Stored items
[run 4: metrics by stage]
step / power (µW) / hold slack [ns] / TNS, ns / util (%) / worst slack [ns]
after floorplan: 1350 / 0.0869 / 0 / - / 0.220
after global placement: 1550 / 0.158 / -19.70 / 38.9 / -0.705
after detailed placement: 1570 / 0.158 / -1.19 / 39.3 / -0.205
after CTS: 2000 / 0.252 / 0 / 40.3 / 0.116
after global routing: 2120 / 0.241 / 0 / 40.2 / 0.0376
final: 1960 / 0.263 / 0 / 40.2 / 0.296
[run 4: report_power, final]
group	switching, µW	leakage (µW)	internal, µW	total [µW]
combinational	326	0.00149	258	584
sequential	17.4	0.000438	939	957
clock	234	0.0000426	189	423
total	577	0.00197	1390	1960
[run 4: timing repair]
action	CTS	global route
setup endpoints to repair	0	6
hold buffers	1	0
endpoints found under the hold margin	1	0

- Your objective:
Copy out the lines above, from the one holding "final: 1960 / 0.263 / 0 / 40.2 / 0.296" through the final line, with no other lines.

- Exercise result:
final: 1960 / 0.263 / 0 / 40.2 / 0.296
[run 4: report_power, final]
group	switching, µW	leakage (µW)	internal, µW	total [µW]
combinational	326	0.00149	258	584
sequential	17.4	0.000438	939	957
clock	234	0.0000426	189	423
total	577	0.00197	1390	1960
[run 4: timing repair]
action	CTS	global route
setup endpoints to repair	0	6
hold buffers	1	0
endpoints found under the hold margin	1	0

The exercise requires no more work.